DIRECTIONS: Please repeat the lines below, exactly and only, from the one that holds "cts_cluster_size: 77" through the one that holds "Diff job 386".

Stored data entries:

<<<<

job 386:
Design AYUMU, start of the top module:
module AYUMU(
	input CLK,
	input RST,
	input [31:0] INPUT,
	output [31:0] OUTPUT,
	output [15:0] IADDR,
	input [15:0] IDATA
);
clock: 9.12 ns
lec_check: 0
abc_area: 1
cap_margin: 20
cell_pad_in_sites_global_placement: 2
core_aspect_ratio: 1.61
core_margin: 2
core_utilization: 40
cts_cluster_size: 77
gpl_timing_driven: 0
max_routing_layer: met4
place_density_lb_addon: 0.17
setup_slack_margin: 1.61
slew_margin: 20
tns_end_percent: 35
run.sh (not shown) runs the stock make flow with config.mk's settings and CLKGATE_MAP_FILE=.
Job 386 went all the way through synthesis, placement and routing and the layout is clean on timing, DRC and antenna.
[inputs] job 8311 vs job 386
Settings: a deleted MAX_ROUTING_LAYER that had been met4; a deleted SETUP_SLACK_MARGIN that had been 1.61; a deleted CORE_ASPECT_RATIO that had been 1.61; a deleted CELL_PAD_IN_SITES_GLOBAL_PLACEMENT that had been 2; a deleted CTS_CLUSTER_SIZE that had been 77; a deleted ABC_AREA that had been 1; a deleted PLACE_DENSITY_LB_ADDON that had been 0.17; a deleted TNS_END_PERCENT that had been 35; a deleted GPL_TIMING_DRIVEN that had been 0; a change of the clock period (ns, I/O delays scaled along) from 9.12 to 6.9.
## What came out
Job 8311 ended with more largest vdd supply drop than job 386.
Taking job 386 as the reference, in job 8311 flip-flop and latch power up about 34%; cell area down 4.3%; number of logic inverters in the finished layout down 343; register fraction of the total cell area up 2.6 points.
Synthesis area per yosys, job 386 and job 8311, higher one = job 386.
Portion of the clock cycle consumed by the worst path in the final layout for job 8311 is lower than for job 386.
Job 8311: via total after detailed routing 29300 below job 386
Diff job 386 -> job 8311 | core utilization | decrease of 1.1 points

>>>>
<<<<

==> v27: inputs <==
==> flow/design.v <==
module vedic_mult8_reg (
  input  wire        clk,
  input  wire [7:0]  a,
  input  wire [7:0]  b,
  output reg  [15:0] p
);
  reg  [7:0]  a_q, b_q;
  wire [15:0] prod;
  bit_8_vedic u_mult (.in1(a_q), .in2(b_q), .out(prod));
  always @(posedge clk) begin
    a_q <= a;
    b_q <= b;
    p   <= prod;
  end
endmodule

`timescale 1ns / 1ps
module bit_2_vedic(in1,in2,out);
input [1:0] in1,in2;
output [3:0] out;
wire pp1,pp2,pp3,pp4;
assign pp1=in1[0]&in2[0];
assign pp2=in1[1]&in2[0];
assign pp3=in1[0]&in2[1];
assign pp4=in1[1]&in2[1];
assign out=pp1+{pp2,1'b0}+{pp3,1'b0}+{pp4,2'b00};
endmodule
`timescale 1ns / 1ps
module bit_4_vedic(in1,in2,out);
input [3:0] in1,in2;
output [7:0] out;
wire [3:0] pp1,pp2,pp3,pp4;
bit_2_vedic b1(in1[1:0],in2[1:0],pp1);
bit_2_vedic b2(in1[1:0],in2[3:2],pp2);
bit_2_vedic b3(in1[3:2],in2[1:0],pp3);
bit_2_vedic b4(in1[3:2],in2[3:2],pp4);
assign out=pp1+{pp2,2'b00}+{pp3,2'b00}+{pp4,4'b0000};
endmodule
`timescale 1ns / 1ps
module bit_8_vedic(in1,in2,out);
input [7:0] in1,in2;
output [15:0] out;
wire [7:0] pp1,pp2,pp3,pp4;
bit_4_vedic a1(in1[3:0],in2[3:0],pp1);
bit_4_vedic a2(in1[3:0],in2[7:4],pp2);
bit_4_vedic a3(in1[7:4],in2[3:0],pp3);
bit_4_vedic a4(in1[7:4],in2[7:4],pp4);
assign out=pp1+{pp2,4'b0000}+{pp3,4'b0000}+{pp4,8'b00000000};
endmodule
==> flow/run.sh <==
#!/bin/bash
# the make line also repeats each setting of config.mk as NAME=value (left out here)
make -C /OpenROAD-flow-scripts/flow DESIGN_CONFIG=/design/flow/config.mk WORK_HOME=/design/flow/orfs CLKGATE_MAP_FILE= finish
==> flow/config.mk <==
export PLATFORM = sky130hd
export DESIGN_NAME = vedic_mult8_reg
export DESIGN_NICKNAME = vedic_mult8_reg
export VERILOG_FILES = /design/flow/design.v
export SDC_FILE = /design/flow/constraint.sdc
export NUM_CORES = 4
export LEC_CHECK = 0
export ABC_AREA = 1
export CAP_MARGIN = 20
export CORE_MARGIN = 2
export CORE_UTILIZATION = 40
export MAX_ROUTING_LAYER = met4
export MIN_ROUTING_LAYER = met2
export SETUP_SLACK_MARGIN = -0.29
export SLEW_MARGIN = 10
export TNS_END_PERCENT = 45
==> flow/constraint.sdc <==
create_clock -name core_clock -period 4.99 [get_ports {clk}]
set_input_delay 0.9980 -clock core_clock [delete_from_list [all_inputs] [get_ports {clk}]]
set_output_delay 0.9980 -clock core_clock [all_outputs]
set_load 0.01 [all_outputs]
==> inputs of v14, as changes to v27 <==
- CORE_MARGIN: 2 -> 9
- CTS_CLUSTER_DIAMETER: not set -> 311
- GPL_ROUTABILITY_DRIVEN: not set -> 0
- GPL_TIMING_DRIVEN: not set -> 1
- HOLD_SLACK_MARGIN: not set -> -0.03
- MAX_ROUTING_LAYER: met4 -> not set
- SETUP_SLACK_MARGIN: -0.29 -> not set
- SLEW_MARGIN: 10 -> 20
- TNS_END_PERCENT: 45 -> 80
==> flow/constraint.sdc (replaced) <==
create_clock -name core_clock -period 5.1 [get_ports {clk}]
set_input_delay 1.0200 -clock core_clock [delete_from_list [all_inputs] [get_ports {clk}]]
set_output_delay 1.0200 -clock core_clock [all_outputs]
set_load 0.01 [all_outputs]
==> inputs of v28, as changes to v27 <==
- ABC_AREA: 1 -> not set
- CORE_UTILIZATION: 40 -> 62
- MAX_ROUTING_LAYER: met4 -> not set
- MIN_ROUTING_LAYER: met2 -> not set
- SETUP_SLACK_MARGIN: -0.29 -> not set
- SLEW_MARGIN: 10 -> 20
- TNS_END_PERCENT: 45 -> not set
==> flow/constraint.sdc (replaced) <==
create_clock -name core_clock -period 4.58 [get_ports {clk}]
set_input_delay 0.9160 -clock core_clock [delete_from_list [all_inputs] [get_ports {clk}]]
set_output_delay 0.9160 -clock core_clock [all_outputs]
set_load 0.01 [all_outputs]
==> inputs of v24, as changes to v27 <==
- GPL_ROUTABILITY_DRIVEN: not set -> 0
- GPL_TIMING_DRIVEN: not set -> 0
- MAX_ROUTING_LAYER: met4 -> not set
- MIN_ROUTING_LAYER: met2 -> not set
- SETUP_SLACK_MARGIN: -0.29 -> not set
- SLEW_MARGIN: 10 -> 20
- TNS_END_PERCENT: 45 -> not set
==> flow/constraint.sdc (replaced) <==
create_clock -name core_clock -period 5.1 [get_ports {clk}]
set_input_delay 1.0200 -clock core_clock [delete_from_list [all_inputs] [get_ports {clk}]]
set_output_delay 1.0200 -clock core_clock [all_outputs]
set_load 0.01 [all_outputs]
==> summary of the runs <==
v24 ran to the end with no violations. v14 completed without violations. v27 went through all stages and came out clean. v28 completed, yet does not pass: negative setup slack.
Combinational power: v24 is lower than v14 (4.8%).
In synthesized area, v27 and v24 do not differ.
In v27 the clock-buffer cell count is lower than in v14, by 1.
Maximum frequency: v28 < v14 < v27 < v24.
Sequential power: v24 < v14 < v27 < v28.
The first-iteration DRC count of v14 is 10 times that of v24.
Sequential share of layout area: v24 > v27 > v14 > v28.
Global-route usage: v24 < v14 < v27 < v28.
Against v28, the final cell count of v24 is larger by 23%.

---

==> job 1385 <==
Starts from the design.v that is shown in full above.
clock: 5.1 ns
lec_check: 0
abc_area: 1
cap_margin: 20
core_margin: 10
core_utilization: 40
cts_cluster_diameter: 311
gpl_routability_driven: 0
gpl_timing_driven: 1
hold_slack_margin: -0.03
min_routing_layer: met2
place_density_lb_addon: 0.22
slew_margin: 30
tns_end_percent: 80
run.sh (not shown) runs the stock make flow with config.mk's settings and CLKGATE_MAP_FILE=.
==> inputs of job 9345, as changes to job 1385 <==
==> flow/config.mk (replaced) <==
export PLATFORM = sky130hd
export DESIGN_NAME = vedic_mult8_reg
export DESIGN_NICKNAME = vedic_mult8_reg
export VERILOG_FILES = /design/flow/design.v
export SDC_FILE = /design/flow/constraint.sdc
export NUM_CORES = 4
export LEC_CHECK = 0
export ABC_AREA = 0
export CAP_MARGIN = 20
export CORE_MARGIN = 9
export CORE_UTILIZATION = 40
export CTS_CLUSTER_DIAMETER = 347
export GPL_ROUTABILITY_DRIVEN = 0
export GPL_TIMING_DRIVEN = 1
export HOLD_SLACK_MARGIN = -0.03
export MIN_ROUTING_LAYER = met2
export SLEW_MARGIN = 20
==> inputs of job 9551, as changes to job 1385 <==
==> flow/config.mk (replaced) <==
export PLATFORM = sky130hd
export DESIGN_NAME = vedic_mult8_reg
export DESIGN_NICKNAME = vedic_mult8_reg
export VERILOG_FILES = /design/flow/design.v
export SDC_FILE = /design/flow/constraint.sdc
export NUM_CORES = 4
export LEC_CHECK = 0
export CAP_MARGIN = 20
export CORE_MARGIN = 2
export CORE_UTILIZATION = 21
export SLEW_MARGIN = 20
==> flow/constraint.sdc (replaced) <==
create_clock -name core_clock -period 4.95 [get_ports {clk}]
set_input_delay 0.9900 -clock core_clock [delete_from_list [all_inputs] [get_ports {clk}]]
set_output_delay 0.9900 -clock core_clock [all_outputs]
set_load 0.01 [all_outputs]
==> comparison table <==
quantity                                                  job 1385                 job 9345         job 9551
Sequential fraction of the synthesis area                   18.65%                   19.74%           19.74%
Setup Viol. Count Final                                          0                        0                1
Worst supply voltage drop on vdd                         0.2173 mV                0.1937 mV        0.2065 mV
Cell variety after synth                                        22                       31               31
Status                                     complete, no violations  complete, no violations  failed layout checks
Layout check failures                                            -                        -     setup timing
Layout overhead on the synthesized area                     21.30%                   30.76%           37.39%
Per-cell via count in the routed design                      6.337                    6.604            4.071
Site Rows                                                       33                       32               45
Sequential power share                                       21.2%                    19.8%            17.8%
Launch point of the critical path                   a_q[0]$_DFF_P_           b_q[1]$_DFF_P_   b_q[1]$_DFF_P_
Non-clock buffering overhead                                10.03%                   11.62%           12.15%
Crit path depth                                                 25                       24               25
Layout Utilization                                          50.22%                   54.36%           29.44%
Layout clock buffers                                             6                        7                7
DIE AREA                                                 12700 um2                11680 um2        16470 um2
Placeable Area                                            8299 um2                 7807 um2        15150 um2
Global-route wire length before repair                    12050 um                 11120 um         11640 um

>>>>

SOLVED PROBLEM:
cts_cluster_size: 77
gpl_timing_driven: 0
max_routing_layer: met4
place_density_lb_addon: 0.17
setup_slack_margin: 1.61
slew_margin: 20
tns_end_percent: 35
run.sh (not shown) runs the stock make flow with config.mk's settings and CLKGATE_MAP_FILE=.
Job 386 went all the way through synthesis, placement and routing and the layout is clean on timing, DRC and antenna.
[inputs] job 8311 vs job 386
Settings: a deleted MAX_ROUTING_LAYER that had been met4; a deleted SETUP_SLACK_MARGIN that had been 1.61; a deleted CORE_ASPECT_RATIO that had been 1.61; a deleted CELL_PAD_IN_SITES_GLOBAL_PLACEMENT that had been 2; a deleted CTS_CLUSTER_SIZE that had been 77; a deleted ABC_AREA that had been 1; a deleted PLACE_DENSITY_LB_ADDON that had been 0.17; a deleted TNS_END_PERCENT that had been 35; a deleted GPL_TIMING_DRIVEN that had been 0; a change of the clock period (ns, I/O delays scaled along) from 9.12 to 6.9.
## What came out
Job 8311 ended with more largest vdd supply drop than job 386.
Taking job 386 as the reference, in job 8311 flip-flop and latch power up about 34%; cell area down 4.3%; number of logic inverters in the finished layout down 343; register fraction of the total cell area up 2.6 points.
Synthesis area per yosys, job 386 and job 8311, higher one = job 386.
Portion of the clock cycle consumed by the worst path in the final layout for job 8311 is lower than for job 386.
Job 8311: via total after detailed routing 29300 below job 386
Diff job 386 -> job 8311 | core utilization | decrease of 1.1 points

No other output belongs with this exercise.